在一墙之隔的主卧里,朴耶赞睡得并不安稳。
“有这样一个人,”他将身子往桌子那边缩了缩,周围的火焰仍然燃烧着,红舌舔舐着烧得焦黑的木头掉下来,砸在桌子上,砸碎了男人面前的茶杯,他却无动于衷,望向对面的那个没有脸的人:“他……”
“那你确实是无可救药的蠢人了。”无脸人打断了他的话,空白的面容像是冰淇淋一样融化了,又像是燃到了尽头的蜡烛。
“我并不同情你。”
他睁开眼睛,同虚空中的那一双双时刻凝视着他的眼睛对视。
他最讨厌的人就睡在自己的隔壁,但周围安静极了。

 

周四那天,他乘坐出租车去诊所,却刚好撞上了道路维修的日子,司机在询问过他的意见后便重新开了个导航。
幻象越来越严重,他的车已经在地下停车库里搁置了两周了。
朴耶赞在路口处下了车,看到行人道上跪着一个中年女人,周围没有佛像菩萨的石像雕塑,也没有百年的老树,只有灰扑扑的建筑物,以及忙忙碌碌、来来去去的行人们。
他本来也想像其他人一样绕开这个人,毕竟在这个国家里,人们做出什么事情都不足为奇,大家早就习惯了某些人的奇怪,只要不会影响到自己,那他们做什么都是自由。
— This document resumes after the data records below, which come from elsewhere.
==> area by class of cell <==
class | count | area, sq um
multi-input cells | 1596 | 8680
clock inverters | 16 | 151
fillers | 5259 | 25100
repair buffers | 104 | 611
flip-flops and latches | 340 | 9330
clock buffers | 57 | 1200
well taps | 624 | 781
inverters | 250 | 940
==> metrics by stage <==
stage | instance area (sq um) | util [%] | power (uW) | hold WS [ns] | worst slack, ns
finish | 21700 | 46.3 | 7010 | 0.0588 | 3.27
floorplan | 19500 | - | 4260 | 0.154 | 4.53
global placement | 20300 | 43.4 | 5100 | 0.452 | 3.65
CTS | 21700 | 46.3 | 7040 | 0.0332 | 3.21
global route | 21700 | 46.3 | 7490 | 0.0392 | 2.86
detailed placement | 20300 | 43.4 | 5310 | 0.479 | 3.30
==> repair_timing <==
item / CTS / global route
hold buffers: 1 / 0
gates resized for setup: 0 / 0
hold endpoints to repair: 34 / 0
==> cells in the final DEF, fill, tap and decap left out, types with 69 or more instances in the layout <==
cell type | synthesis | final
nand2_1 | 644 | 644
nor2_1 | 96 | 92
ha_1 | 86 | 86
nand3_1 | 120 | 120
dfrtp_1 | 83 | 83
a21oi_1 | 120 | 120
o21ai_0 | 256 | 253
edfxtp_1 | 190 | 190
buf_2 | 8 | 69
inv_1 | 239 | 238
### src/tsd_abs_sec.sv
// four-stage conversion of one calendar date-time to an absolute second count
module tsd_abs_sec (
    input  logic                         i_clk,
    input  tsd_pkg::t_adv                i_adv,
    input  logic [tsd_pkg::YEAR_W-1:0]   i_year,
    input  logic [3:0]                   i_month,
    input  logic [4:0]                   i_day,
    input  logic [4:0]                   i_hour,
    input  logic [5:0]                   i_minute,
    input  logic [5:0]                   i_second,
    output logic [tsd_pkg::SECS_W-1:0]   o_secs
);

    // stage 1: year shift, month clamp, reciprocal divides
    logic [tsd_pkg::YEAR_X_W-1:0] n_year, n_prev;
    logic [3:0]                   n_month;
    logic [tsd_pkg::YEAR_X_W-1:0] r_year, r_prev;
    logic [3:0]                   r_month;
    logic [4:0]                   r_day, r_hour;
    logic [5:0]                   r_minute, r_second;
    logic [tsd_pkg::Q_W-1:0]      r_q100p, r_q400p, r_q100y, r_q400y;

    assign n_year = tsd_pkg::YEAR_X_W'(i_year) + tsd_pkg::YEAR_SHIFT;
    assign n_prev = n_year - tsd_pkg::YEAR_X_W'(1);

    always_comb begin
        if (i_month < tsd_pkg::MONTH_JAN) begin
            n_month = tsd_pkg::MONTH_JAN;
        end else if (i_month > tsd_pkg::MONTH_DEC) begin
            n_month = tsd_pkg::MONTH_DEC;
        end else begin
            n_month = i_month;
        end
    end

    always_ff @(posedge i_clk) begin
        if (i_adv.ld1) begin
            r_year   <= n_year;
            r_prev   <= n_prev;
            r_month  <= n_month;
            r_day    <= i_day;
            r_hour   <= i_hour;
            r_minute <= i_minute;
            r_second <= i_second;
            r_q100p  <= tsd_pkg::div25(n_prev[14:2]);
            r_q400p  <= tsd_pkg::div25(13'(n_prev[14:4]));
            r_q100y  <= tsd_pkg::div25(n_year[14:2]);
            r_q400y  <= tsd_pkg::div25(13'(n_year[14:4]));
        end
    end

    // stage 2: year days, partial day sum, leap flag, time of day
    logic [tsd_pkg::DAYS_W-1:0] r_p365;
    logic [tsd_pkg::PART_W-1:0] r_part;
    logic                       r_leap;
    logic [tsd_pkg::TOD_W-1:0]  r_tod2;
    logic                       n_leap;

    always_comb begin
        n_leap = ((r_year[1:0] == 2'd0) &&
                  (r_year != tsd_pkg::YEAR_X_W'(r_q100y) * tsd_pkg::YEAR_X_W'(100))) ||
                 (r_year == tsd_pkg::YEAR_X_W'(r_q400y) * tsd_pkg::YEAR_X_W'(400));
    end

    always_ff @(posedge i_clk) begin
        if (i_adv.ld2) begin
            r_p365 <= tsd_pkg::DAYS_W'(r_prev) * tsd_pkg::DAYS_W'(tsd_pkg::DAYS_PER_YEAR);
            r_part <= tsd_pkg::PART_W'(r_prev[14:2])
                    + tsd_pkg::PART_W'(r_q400p)
                    + tsd_pkg::PART_W'(tsd_pkg::CUM_DAYS[r_month - 4'd1])
                    + tsd_pkg::PART_W'(r_day)
                    - tsd_pkg::PART_W'(r_q100p);
            r_leap <= n_leap && (r_month > tsd_pkg::MONTH_FEB);
            r_tod2 <= tsd_pkg::TOD_W'(r_hour) * tsd_pkg::TOD_W'(tsd_pkg::SECS_PER_HOUR)
                    + tsd_pkg::TOD_W'(r_minute) * tsd_pkg::TOD_W'(tsd_pkg::SECS_PER_MIN)
                    + tsd_pkg::TOD_W'(r_second);
        end
    end

    // stage 3: total day count
    logic [tsd_pkg::DAYS_W-1:0] r_days;
    logic [tsd_pkg::TOD_W-1:0]  r_tod3;

    always_ff @(posedge i_clk) begin
        if (i_adv.ld3) begin
            r_days <= r_p365 + tsd_pkg::DAYS_W'(r_part) + tsd_pkg::DAYS_W'(r_leap);
            r_tod3 <= r_tod2;
        end
    end

    // stage 4: days to seconds
    logic [tsd_pkg::SECS_W-1:0] r_secs;

    always_ff @(posedge i_clk) begin
        if (i_adv.ld4) begin
            r_secs <= tsd_pkg::SECS_W'(r_days) * tsd_pkg::SECS_W'(tsd_pkg::SECS_PER_DAY)
                    + tsd_pkg::SECS_W'(r_tod3);
        end
    end

    assign o_secs = r_secs;

endmodule
### config.mk
export PLATFORM = sky130hd
export DESIGN_NAME = timestamp_seconds_difference_top
export DESIGN_NICKNAME = d
export VERILOG_FILES = /design/src/tsd_pkg.sv /design/src/timestamp_seconds_difference_top.sv /design/src/tsd_abs_sec.sv
export SDC_FILE = /design/constraint.sdc
export NUM_CORES = 2
export LEC_CHECK = 0
export BUFFER_PORTS_ARGS = -buffer_cell sky130_fd_sc_hd__buf_2
export CAP_MARGIN = 5
export CELL_PAD_IN_SITES_DETAIL_PLACEMENT = 0
export CELL_PAD_IN_SITES_GLOBAL_PLACEMENT = 1
export CORE_MARGIN = 4
export CORE_UTILIZATION = 55
export DETAILED_ROUTE_END_ITERATION = 8
export GPL_TIMING_DRIVEN = 0
export PLACE_DENSITY = 0.84
export SYNTH_ARGS = -nofsm -noshare
export SYNTH_HDL_FRONTEND = slang
export SYNTH_HIERARCHICAL = 1
export SYNTH_SLANG_ARGS = --single-unit
### constraint.sdc
create_clock -name i_clk -period 16.15 [get_ports i_clk]
set_input_delay 0.8075 -clock i_clk [delete_from_list [all_inputs] [get_ports i_clk]]
set_output_delay 0.8075 -clock i_clk [all_outputs]
set_load 0.005 [all_outputs]
## config.mk

```make
export PLATFORM = sky130hd
export DESIGN_NAME = cgr_divider
export DESIGN_NICKNAME = d
export VERILOG_FILES = /design/src/design/cgr_pkg.sv /design/src/design/cgr_divider.sv
export SDC_FILE = /design/constraint.sdc
export NUM_CORES = 1
export LEC_CHECK = 0
export BUFFER_PORTS_ARGS = -buffer_cell sky130_fd_sc_hd__buf_4
export CAP_MARGIN = 30
export CORE_MARGIN = 3
export CORE_UTILIZATION = 59
export CTS_CLUSTER_SIZE = 24
export DETAILED_ROUTE_END_ITERATION = 16
export PLACE_DENSITY_LB_ADDON = 0.25
export REMOVE_ABC_BUFFERS = 1
export SLEW_MARGIN = 40
export SYNTH_ARGS = -nofsm -noshare
export SYNTH_HDL_FRONTEND = slang
export SYNTH_SLANG_ARGS = --single-unit
export TNS_END_PERCENT = 5
```

## constraint.sdc

```tcl
create_clock -name clk_i -period 5.3 [get_ports clk_i]
set_clock_uncertainty 0.15 [all_clocks]
set_input_delay 0.265 -clock clk_i [delete_from_list [all_inputs] [get_ports clk_i]]
set_output_delay 0.265 -clock clk_i [all_outputs]
set_load 0.05 [all_outputs]
```

## src/design/cgr_pkg.sv

```systemverilog
// ----------------------------------------------------------------------------
// cgr_pkg: shared types and constants for the constrained restriction block
// Widths, line buffer geometry, sequencer states and helper functions.
// ----------------------------------------------------------------------------
package cgr_pkg;

  localparam int MAX_FINE_SIDE = 1025;
  localparam int SIDE_RESET    = 513;
  localparam int CNT_W         = $clog2(MAX_FINE_SIDE + 1);
  localparam int COARSE_W      = 10;
  localparam int ALPHA_W       = 17;
  localparam int VAL_W         = 32;
  localparam int ENTRY_W       = ALPHA_W + 2 * VAL_W;
  localparam int MEM_DEPTH     = 3 * MAX_FINE_SIDE;
  localparam int ADDR_W        = $clog2(MEM_DEPTH);
  localparam int PROD_W        = ALPHA_W + 1 + VAL_W;
  localparam int ACC_W         = 54;
  localparam int DEN_W         = 21;
  localparam int NUM_W         = ACC_W + 2;
  localparam int DIVR_W        = DEN_W + 1;
  localparam int STEP_W        = $clog2(NUM_W + 1);
  localparam int IN_DATA_W     = ((ENTRY_W + 7) / 8) * 8;
  localparam int OUT_FIELDS_W  = 2 * COARSE_W + 2 * VAL_W;
  localparam int OUT_DATA_W    = ((OUT_FIELDS_W + 7) / 8) * 8;

  localparam logic [ALPHA_W-1:0] ALPHA_ONE = ALPHA_W'(65536);

  typedef enum logic [2:0] {
    ST_IDLE,
    ST_SCAN,
    ST_DRAIN,
    ST_CALC,
    ST_DIV,
    ST_DONE
  } cgr_state_e;

  // one neighbour read issued to the line buffers
  typedef struct packed {
    logic       valid;
    logic       clear;
    logic [1:0] shift;   // log2 of the stencil weight in quarters
  } cgr_tap_t;

  // (m - d) mod 3, both below 3
  function automatic logic [1:0] mod3_sub(input logic [1:0] m, input logic [1:0] d);
    logic [2:0] t;
    t = {1'b0, m} + 3'd3 - {1'b0, d};
    if (t >= 3'd3) t = t - 3'd3;
    return t[1:0];
  endfunction

  function automatic logic [1:0] mod3_inc(input logic [1:0] m);
    return (m == 2'd2) ? 2'd0 : m + 2'd1;
  endfunction

  function automatic logic [ADDR_W-1:0] slot_addr(input logic [1:0] m,
                                                  input logic [CNT_W-1:0] col);
    logic [ADDR_W-1:0] base;
    unique case (m)
      2'd1:    base = ADDR_W'(MAX_FINE_SIDE);
      2'd2:    base = ADDR_W'(2 * MAX_FINE_SIDE);
      default: base = '0;
    endcase
    return base + ADDR_W'(col);
  endfunction

endpackage

```

## src/design/cgr_divider.sv

```systemverilog
// ----------------------------------------------------------------------------
// cgr_divider: iterative signed floor division
// Restoring division on magnitudes, one quotient bit per cycle.
// ----------------------------------------------------------------------------
module cgr_divider
  import cgr_pkg::*;
(
  input  logic                    clk_i,
  input  logic                    rst_ni,
  input  logic                    start_i,
  input  logic signed [NUM_W-1:0] dividend_i,
  input  logic [DIVR_W-1:0]       divisor_i,
  output logic                    busy_o,
  output logic                    done_o,
  output logic signed [NUM_W:0]   quotient_o
);

  logic              busy_q, done_q, neg_q;
  logic [STEP_W-1:0] cnt_q;
  logic [NUM_W-1:0]  mag_q;
  logic [DIVR_W-1:0] rem_q, div_q;
  logic [DIVR_W:0]   trial, diff;
  logic              ge;
  logic [NUM_W:0]    q_mag;

  assign trial = {rem_q, mag_q[NUM_W-1]};
  assign ge    = trial >= {1'b0, div_q};
  assign diff  = trial - {1'b0, div_q};

  always_ff @(posedge clk_i or negedge rst_ni) begin
    if (!rst_ni) begin
      busy_q <= 1'b0;
      done_q <= 1'b0;
      cnt_q  <= '0;
    end else begin
      done_q <= 1'b0;
      if (start_i) begin
        busy_q <= 1'b1;
        cnt_q  <= STEP_W'(NUM_W);
      end else if (busy_q) begin
        cnt_q <= cnt_q - 1'b1;
        if (cnt_q == STEP_W'(1)) begin
          busy_q <= 1'b0;
          done_q <= 1'b1;
        end
      end
    end
  end

  always_ff @(posedge clk_i) begin
    if (start_i) begin
      neg_q <= dividend_i[NUM_W-1];
      mag_q <= dividend_i[NUM_W-1] ? NUM_W'(-dividend_i) : dividend_i;
      rem_q <= '0;
      div_q <= divisor_i;
    end else if (busy_q) begin
      mag_q <= {mag_q[NUM_W-2:0], ge};
      rem_q <= ge ? diff[DIVR_W-1:0] : trial[DIVR_W-1:0];
    end
  end

  // floor: a negative quotient with a remainder steps one further down
  assign q_mag      = {1'b0, mag_q} + (NUM_W+1)'(neg_q && (rem_q != '0));
  assign quotient_o = neg_q ? -$signed(q_mag) : $signed(q_mag);
  assign busy_o     = busy_q;
  assign done_o     = done_q;

endmodule
```

==> results.py, run 1 <==
metrics = {
    "grt": {
        "globalRoute.totalOverflow": 0,
        "grt_pass1_vias": 8668,
        "grt_usage_pct": 28.4,
        "grt_max_degree": 90,
        "antenna_found_initial": 0,
        "grt_pass1_wl_um": 42200,
    },
    "synth": {
        "synth_edf_count": 79,
        "synthArstFlopShare_pct": 7.34,
        "synth_area_um2": 9710,
        "synthCells": 1186,
        "synth_ff_type": "edfxtp_1",
        "synth-seq-cells": 109,
        "synth_seq_area_share_pct": 31.0,
        "yosysWarnings": 0,
        "synth.distinct_cells": 76,
        "syn_avg_cell_area_um2": 8.18,
    },
    "worst_setup_path": {
        "cp_max_fo": 8,
        "rrSetupSlack_ns": 1.95,
        "start_kind": "register",
        "critPathKind": "register to output pin",
        "crit_arrival_ns": 4.88,
        "r2r-start": "mag_q[55]",
        "cp-end-kind": "output pin",
        "ff2ff_path_depth": 12,
        "r2r-end": "rem_q[20]",
        "crit_required_ns": 4.89,
    },
    "cells_and_area": {
        "final_common_cell": "buf_4",
        "area_delta_synth_final_pct": 20.8,
        "utilization_pct": 73.3,
        "final_nets": 1427,
        "diodes": 0,
        "multi_input_area_um2": 6460,
        "fillers": 1285,
        "mostFrequentLayoutCells": "156 x buf_4, 135 x nor2_1, 96 x xor2_1",
        "stdcell_area_um2": 11700,
        "area.sequential_um2": 3020,
        "drive_gt1_share_pct": 18.2,
    },
    "pwr": {
        "power_density_nw_per_um2": 372,
        "power.leakage_nw": 4.61,
        "worst_ir_drop_vdd_mv": 0.329,
    },
    "route": {
        "via_per_inst": 6.17,
        "wl_per_cell_um": 17.4,
        "drc": 0,
        "wirelength_um": 26800,
        "drtIter0Drc": 724,
        "antenna_left": 0,
        "first_pass_iters": 5,
        "dr_total_vias": 9486,
    },
    "cts": {
        "numCtsBuffers": 9,
        "clockRootBuffer": "clkbuf_16",
        "clock-sinks": 109,
        "h-tree-depth": 3,
        "clkTransAtPathRegs_ns": 0.08,
        "cts_tree": "yes",
        "insertion_delay_ns": 0.37,
        "cts_buffer_depth": 2,
    },
    "worst_hold_path": {
        "hp-class": "input pin to asynchronous set/reset pin",
    },
    "timing": {
        "min_period_ns": 5.29,
        "drv_slew": 0,
        "max_slew.worst_pin.slew_ns": 0.943,
        "max_freq_mhz": 189,
        "rsz0062_at_grt": "yes",
        "hold_viol_final": 0,
        "setup_violations": 0,
        "post-route-period-util_pct": 99.8,
        "slew_headroom_pct": 36.9,
    },
    "floorplanning": {
        "die_h_um": 134,
        "dieArea_um2": 18000,
        "core_region_area_um2": 16000,
        "ios": 140,
        "die_w_um": 134,
        "rows": 46,
        "initial_utilization_pct": 60.7,
    },
    "status": {
        "status": "finished clean",
    },
    "placed_design": {
        "gp_congestion": 0.922,
        "io_buffer_count": 139,
        "dp_hpwl_um": 19000,
        "dpl_cell_area_um2": 10900,
    },
    "job": {
        "drv_cap": 0,
    },
}
[worst max path at each step]
stage                   start             end  slack, ns  cells past startpoint
finish              rem_q[19]  quotient_o[49]      0.009                     15
global route        rem_q[19]  quotient_o[49]      -0.17                     14
CTS                  rem_q[6]  quotient_o[53]       0.02                     14
detailed placement  rem_q[16]  quotient_o[49]       0.13                     15
global placement    rem_q[16]  quotient_o[49]       0.21                     15
floorplan               neg_q  quotient_o[49]      -0.33                     12
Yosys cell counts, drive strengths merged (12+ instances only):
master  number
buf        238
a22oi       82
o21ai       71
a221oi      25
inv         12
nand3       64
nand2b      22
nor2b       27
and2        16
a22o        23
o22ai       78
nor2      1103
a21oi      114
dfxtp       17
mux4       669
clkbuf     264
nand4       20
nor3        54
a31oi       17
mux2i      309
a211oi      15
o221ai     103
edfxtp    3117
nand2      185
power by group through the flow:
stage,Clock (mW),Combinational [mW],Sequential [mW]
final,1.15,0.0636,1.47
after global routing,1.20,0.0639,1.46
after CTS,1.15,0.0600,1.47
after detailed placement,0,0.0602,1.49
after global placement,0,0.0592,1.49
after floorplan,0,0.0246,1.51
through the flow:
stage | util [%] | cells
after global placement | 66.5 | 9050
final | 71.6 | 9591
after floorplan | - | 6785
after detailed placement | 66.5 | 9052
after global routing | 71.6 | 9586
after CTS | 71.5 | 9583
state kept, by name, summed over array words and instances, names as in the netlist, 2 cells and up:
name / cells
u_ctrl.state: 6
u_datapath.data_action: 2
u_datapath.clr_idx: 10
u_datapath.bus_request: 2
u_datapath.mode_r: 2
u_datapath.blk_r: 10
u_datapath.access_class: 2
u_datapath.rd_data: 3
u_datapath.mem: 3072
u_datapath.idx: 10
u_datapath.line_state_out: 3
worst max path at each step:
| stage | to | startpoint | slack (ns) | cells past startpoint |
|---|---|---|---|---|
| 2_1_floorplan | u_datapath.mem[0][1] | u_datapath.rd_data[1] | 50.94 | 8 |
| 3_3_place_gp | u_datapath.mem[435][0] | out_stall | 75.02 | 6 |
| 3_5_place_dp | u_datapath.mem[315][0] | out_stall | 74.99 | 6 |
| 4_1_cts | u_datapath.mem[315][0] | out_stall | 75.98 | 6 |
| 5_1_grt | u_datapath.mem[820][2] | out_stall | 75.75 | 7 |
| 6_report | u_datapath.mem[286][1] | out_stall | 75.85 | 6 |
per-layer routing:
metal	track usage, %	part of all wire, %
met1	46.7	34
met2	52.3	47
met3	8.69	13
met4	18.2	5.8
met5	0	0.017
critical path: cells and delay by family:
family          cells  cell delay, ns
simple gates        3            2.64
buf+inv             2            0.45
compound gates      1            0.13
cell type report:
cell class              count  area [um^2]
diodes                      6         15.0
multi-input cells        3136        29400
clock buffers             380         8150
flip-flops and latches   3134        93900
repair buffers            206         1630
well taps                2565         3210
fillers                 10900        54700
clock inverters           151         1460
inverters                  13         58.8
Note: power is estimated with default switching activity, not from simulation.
--- src/sv/phk_pkg.sv ---
// Package for the perfect-hash key lookup block.
// Holds the table geometry, function and address codes, the item type and state enums.
// Has no dependencies; phk_front, phk_back and the top level import it.
`default_nettype none

package phk_pkg;

  localparam int unsigned LgTableSize = 5;
  localparam int unsigned TableSize   = 1 << LgTableSize;
  localparam int unsigned KeyWords    = 4;
  localparam int unsigned WordW       = 64;
  localparam int unsigned MultW       = 32;
  localparam int unsigned SlotW       = LgTableSize;
  localparam int unsigned FoundW      = LgTableSize + 1;

  localparam logic [MultW-1:0] HashMultReset = 32'd650148382;

  // Function codes of an input item.
  localparam logic [1:0] FuncKeyWr = 2'd0;
  localparam logic [1:0] FuncValWr = 2'd1;
  localparam logic [1:0] FuncQuery = 2'd2;

  // Word index that closes a query.
  localparam logic [1:0] LastWord = 2'd3;

  // Configuration register word addresses (paddr[2]).
  localparam logic AddrHashMult = 1'b0;

  typedef enum logic [1:0] {
    OpKeyWr,
    OpValWr,
    OpQword,
    OpLookup
  } op_e;

  typedef struct packed {
    op_e              op;
    logic [SlotW-1:0] slot;
    logic [1:0]       word;
    logic [WordW-1:0] data;
  } item_t;

  typedef enum logic [1:0] {
    BkIdle,
    BkRead,
    BkCompare
  } back_state_e;

endpackage

`default_nettype wire

--- src/sv/phk_front.sv ---
// Front part of the lookup block: accepts input items, classifies them and queues them.
// Depends on phk_pkg for the function codes and the queued item type.
`default_nettype none

module phk_front (
  input  wire logic                  clk_i,
  input  wire logic                  rst_ni,
  input  wire logic                  in_valid_i,
  output logic                       in_stall_o,
  input  wire logic [1:0]            func_i,
  input  wire logic [4:0]            slot_index_i,
  input  wire logic [1:0]            word_index_i,
  input  wire logic [63:0]           data_word_i,
  output logic                       q_valid_o,
  output phk_pkg::item_t             q_item_o,
  input  wire logic                  q_pop_i
);
  import phk_pkg::*;

  localparam int unsigned Depth = 2;

  item_t       entry_q [Depth];
  logic        wr_ptr_q, wr_ptr_d;
  logic        rd_ptr_q, rd_ptr_d;
  logic [1:0]  count_q, count_d;
  item_t       item;
  logic        accept;
  logic        push;

  assign in_stall_o = (count_q == 2'(Depth));
  assign accept     = in_valid_i && !in_stall_o;

  always_comb begin
    item.slot = slot_index_i[SlotW-1:0];
    item.word = word_index_i;
    item.data = data_word_i;
    item.op   = OpKeyWr;
    push      = accept;
    case (func_i)
      FuncKeyWr: item.op = OpKeyWr;
      FuncValWr: item.op = OpValWr;
      FuncQuery: item.op = (word_index_i == LastWord) ? OpLookup : OpQword;
      default:   push    = 1'b0;  // Unknown function: taken and dropped.
    endcase
  end

  assign q_valid_o = (count_q != 2'd0);
  assign q_item_o  = entry_q[rd_ptr_q];

  always_comb begin
    wr_ptr_d = push ? ~wr_ptr_q : wr_ptr_q;
    rd_ptr_d = q_pop_i ? ~rd_ptr_q : rd_ptr_q;
    count_d  = count_q + 2'(push) - 2'(q_pop_i);
  end

  always_ff @(posedge clk_i or negedge rst_ni) begin
    if (!rst_ni) begin
      wr_ptr_q <= 1'b0;
      rd_ptr_q <= 1'b0;
      count_q  <= 2'd0;
    end else begin
      wr_ptr_q <= wr_ptr_d;
      rd_ptr_q <= rd_ptr_d;
      count_q  <= count_d;
    end
  end

  always_ff @(posedge clk_i) begin
    if (push) begin
      entry_q[wr_ptr_q] <= item;
    end
  end

endmodule

`default_nettype wire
“您也知道!假若!倘若您真的是那全知全能的话,您一定知晓我的痛苦与迷茫!”在她这漫长的人生里,那些啃噬入骨的疼痛于神明而言只不过是短暂一瞬里的短暂一瞬。
听到这个熟悉的声音后,朴耶赞停下脚下的步子,扣上大衣的上排纽扣,在女人的身旁站定了。
“神啊……请求您……”她跪在滋生万千痛苦与万千血肉的这片土地上,冲虚空之中那莫须有的伟大存在虔诚叩拜,“请求您……”
“您到了这个年纪居然也还会信这些事情吗?”朴耶赞问道:“假若您相信这些东西,那之前为什么还要委托我呢?”
他记得这个女人,两年前她胜诉后身边的儿女全部走得干干净净,没过多久她便签下了政府递过来的拆迁合同。
不知道这个人现在过得怎么样呢?
“总要信点什么才行……不信点什么的话人就空了。”
她嘟囔了几句后又将头狠狠撞在地上,没几下脸上就灰扑扑的,石子儿黏在中年女人已经被岁月揉出来的皱纹里,不消片刻又脱离出来,她的额头已经被自己撞得淤青,和眼角处的乌黑拼成了荒诞人生的拼块。